I’ve got an international business trip coming up in a couple of days.  A decade or so ago I’d really be looking forward to the trip.  My thinking would be ‘how cool is it that I’m getting paid to travel to another country because the people there want to hear my expertise.   It was like the old Steve Martin joke, “…the most amazing thing is…I get paid for doing this…”  Nowadays however, I’m dreading the trip.  Not because the work is hard (I love it) but because the traveling experience is horribly, terribly awful.  We’ve allowed the travel industry - through deregulation and approval of customer unfriendly consolidation – to degrade the experience so much that it’s almost a better idea to find a career where travel isn’t required. 

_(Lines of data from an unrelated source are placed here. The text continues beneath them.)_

[src/rtl/tmr_fixtop_pkg.sv]
package tmr_fixtop_pkg;
  typedef enum logic [1:0] {
    TOP_FULL = 2'b00,
    TOP_W8   = 2'b01,
    TOP_W9   = 2'b10,
    TOP_W10  = 2'b11
  } top_sel_e;

  localparam int unsigned MODE_TOP_HI  = 7;
  localparam int unsigned MODE_TOP_LO  = 6;
  localparam int unsigned MASK_CMP_BIT = 1;
  localparam int unsigned MASK_OVF_BIT = 0;
  localparam int unsigned NUM_FLAGS    = 2;
endpackage

[src/rtl/tmr_counter.sv]
module tmr_counter
  import tmr_fixtop_pkg::*;
#(
  parameter int unsigned CNT_W      = 16,
  parameter int unsigned TOP_BASE_W = 8
) (
  input  logic             clk_i,
  input  logic             rst_ni,
  input  logic             en_i,
  input  top_sel_e         top_sel_i,
  output logic [CNT_W-1:0] cnt_o,
  output logic             wrap_o
);
  logic [CNT_W-1:0] cnt_q, top_val;
  logic             at_wrap;

  // fixed wrap = 2^(TOP_BASE_W-1+code)-1
  always_comb begin
    top_val = '1;
    if (top_sel_i != TOP_FULL)
      top_val = CNT_W'((33'd1 << (TOP_BASE_W - 1 + int'(top_sel_i))) - 33'd1);
  end

  // equality only: a count above a new top runs on to the full wrap
  assign at_wrap = (cnt_q == top_val) || (cnt_q == '1);
  assign wrap_o  = en_i && at_wrap;
  assign cnt_o   = cnt_q;

  always_ff @(posedge clk_i or negedge rst_ni) begin
    if (!rst_ni)   cnt_q <= '0;
    else if (en_i) cnt_q <= at_wrap ? '0 : cnt_q + 1'b1;
  end

  assert_hold_R2: assert property (@(posedge clk_i) disable iff (!rst_ni)
    !en_i |=> $stable(cnt_q));
  assert_wrap_zero_R4: assert property (@(posedge clk_i) disable iff (!rst_ni)
    wrap_o |=> (cnt_q == '0));
  assert_full_wrap_R5: assert property (@(posedge clk_i) disable iff (!rst_ni)
    (en_i && cnt_q == '1) |=> (cnt_q == '0));
endmodule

It didn’t happen overnight.  We didn’t have a Sunday where the traveling was great and then Monday morning at 12am it became crappy.  The process was gradual.  The travelers’ experience was similar to the parable of the boiling frog – where a frog is smart enough to jump out of a pot of boiling water, but if placed in a pot of cold water with the temperature raised gradually, the frog doesn’t notice till it’s too late.   We business travelers are certainly being boiled by the travel industry right now.   Just look at the travel news on any recent day for proof: passengers are being dragged off planes, threatened by crews, stranded in cities, sleeping in airports, etc.  Airline CEOs are continually apologizing for something, and yet doing nothing to improve the experience if it means that they and their shareholders would make a penny less.  In fact, the heartless, short-sighted people that pass for airline management are actually planning to make things even worse.  American Airlines has announced that they are adding seats and reducing the legroom for each seat on their flights.  The other airlines will surely follow.  United (and other airlines) are adding an extra seat in each row on their 777 aircraft.  At a time when the typical traveler’s keyster is getting bigger the airlines are making the seats that have to hold them – on the longest routes – smaller and much less comfortable.  And as I’ve stated in previous blogs, while technology improvements generally make our lives easier, in the travel industry they make the experience much worse. 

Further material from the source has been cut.